About this exercise: Wherever "disable" appears in the records below, copy the line that holds it.

Source information:
____

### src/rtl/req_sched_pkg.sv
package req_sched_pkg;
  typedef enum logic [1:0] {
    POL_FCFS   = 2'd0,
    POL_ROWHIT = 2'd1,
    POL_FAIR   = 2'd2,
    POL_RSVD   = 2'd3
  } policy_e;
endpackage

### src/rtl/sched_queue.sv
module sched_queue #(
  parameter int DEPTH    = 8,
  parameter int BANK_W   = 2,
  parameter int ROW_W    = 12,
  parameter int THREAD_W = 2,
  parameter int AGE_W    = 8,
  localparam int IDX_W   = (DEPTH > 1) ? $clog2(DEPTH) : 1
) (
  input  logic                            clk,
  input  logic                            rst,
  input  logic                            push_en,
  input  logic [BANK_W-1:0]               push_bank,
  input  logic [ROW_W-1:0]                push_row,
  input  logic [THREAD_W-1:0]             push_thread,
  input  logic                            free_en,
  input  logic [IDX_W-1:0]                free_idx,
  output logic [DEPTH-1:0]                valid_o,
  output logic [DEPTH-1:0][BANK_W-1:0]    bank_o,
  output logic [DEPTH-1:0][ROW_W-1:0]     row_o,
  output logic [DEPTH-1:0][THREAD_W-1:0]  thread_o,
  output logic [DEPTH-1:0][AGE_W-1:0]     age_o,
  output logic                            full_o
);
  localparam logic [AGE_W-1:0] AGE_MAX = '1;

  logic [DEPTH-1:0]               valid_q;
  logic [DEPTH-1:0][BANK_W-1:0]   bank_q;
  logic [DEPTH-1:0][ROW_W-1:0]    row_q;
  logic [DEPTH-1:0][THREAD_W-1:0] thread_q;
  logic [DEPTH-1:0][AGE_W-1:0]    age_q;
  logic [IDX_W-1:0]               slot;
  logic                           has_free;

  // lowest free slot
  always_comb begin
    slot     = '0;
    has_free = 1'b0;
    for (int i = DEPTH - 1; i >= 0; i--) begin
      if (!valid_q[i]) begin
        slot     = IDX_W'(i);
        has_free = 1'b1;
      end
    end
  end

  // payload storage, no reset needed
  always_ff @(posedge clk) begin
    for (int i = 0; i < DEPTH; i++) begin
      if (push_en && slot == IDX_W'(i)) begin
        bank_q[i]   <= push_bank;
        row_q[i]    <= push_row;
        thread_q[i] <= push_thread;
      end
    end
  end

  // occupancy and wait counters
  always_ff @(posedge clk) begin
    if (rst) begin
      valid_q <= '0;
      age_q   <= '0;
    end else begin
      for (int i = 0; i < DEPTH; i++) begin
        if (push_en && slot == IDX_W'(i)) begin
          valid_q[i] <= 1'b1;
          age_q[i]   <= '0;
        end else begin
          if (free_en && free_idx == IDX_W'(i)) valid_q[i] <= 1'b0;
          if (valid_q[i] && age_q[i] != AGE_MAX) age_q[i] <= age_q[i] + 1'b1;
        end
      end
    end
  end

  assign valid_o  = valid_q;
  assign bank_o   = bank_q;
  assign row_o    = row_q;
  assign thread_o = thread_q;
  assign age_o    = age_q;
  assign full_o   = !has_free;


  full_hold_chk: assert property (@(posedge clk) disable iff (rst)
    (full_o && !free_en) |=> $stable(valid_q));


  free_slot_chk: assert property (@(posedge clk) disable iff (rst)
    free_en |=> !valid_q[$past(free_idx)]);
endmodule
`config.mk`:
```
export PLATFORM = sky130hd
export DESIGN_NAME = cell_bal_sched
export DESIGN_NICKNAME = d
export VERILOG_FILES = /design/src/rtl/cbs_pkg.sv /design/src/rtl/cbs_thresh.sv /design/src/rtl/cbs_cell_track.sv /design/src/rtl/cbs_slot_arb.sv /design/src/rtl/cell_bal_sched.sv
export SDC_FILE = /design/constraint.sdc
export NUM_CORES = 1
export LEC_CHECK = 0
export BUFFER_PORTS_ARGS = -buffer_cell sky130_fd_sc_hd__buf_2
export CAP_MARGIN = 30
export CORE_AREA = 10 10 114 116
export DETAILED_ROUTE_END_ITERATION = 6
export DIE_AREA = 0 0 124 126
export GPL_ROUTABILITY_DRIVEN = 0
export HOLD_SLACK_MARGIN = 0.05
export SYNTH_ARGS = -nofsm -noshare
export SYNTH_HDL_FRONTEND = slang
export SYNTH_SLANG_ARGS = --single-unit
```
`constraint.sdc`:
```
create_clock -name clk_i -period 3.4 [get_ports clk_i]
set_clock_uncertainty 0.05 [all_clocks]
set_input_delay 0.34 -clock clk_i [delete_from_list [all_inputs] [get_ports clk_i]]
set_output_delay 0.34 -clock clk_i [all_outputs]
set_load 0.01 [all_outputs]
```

____

Output below:
  full_hold_chk: assert property (@(posedge clk) disable iff (rst)
  free_slot_chk: assert property (@(posedge clk) disable iff (rst)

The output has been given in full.